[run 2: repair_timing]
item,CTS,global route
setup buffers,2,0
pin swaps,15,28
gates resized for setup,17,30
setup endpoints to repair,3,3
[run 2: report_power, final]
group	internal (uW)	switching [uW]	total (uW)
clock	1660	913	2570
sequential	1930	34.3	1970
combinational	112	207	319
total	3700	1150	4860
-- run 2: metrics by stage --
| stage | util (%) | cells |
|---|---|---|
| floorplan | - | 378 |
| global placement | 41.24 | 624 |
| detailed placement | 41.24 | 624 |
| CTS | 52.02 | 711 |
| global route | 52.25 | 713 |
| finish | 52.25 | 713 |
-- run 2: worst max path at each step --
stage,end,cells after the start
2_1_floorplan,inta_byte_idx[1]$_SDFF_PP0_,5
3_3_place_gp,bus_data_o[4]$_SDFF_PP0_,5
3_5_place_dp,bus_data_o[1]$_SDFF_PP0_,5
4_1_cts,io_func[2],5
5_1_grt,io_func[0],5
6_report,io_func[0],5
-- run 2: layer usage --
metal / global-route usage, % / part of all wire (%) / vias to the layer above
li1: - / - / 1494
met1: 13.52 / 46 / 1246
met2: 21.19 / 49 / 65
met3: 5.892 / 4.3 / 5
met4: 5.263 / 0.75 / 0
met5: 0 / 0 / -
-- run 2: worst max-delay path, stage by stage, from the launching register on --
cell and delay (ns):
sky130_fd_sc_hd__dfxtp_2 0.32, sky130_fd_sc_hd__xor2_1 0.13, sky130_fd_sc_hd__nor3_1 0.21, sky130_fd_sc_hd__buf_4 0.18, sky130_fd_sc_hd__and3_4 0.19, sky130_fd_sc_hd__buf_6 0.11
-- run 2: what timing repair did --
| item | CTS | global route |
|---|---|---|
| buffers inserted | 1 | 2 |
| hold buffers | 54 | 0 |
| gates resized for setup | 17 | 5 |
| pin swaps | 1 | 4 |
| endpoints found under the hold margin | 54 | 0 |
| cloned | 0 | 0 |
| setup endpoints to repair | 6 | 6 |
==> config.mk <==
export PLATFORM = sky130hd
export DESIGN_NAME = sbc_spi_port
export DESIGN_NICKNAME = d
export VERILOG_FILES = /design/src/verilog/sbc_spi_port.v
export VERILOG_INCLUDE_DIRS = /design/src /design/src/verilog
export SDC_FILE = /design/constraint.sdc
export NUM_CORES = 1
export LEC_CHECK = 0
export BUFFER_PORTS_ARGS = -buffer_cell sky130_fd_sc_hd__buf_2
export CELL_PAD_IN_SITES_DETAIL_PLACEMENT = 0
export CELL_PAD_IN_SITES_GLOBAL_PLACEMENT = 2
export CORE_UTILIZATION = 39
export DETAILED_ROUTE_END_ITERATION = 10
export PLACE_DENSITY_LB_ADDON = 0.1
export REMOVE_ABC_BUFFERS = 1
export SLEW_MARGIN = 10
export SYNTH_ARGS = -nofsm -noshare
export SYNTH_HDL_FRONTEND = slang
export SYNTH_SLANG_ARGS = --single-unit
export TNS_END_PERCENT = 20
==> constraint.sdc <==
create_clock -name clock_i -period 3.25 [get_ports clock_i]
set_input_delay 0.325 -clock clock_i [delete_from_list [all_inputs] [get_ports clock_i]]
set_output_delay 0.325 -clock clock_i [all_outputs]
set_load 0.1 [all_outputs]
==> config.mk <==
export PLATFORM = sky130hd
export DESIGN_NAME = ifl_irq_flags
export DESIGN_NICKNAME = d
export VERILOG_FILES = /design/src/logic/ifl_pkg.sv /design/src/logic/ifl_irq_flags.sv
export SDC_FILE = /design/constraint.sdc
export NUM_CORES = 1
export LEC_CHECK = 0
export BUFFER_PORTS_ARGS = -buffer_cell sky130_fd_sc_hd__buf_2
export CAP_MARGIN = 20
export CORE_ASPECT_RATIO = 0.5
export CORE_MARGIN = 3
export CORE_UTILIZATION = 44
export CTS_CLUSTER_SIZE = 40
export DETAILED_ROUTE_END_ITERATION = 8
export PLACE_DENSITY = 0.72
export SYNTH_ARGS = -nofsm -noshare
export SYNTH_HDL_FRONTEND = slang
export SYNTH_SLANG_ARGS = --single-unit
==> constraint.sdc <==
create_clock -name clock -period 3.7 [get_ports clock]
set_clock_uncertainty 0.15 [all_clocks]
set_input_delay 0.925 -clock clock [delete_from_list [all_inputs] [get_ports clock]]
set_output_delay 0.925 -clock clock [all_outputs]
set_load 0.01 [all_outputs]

**What you are asked to do:**
Copy each line from the data above that includes "cells".

**Answer area:**
| stage | util (%) | cells |
stage,end,cells after the start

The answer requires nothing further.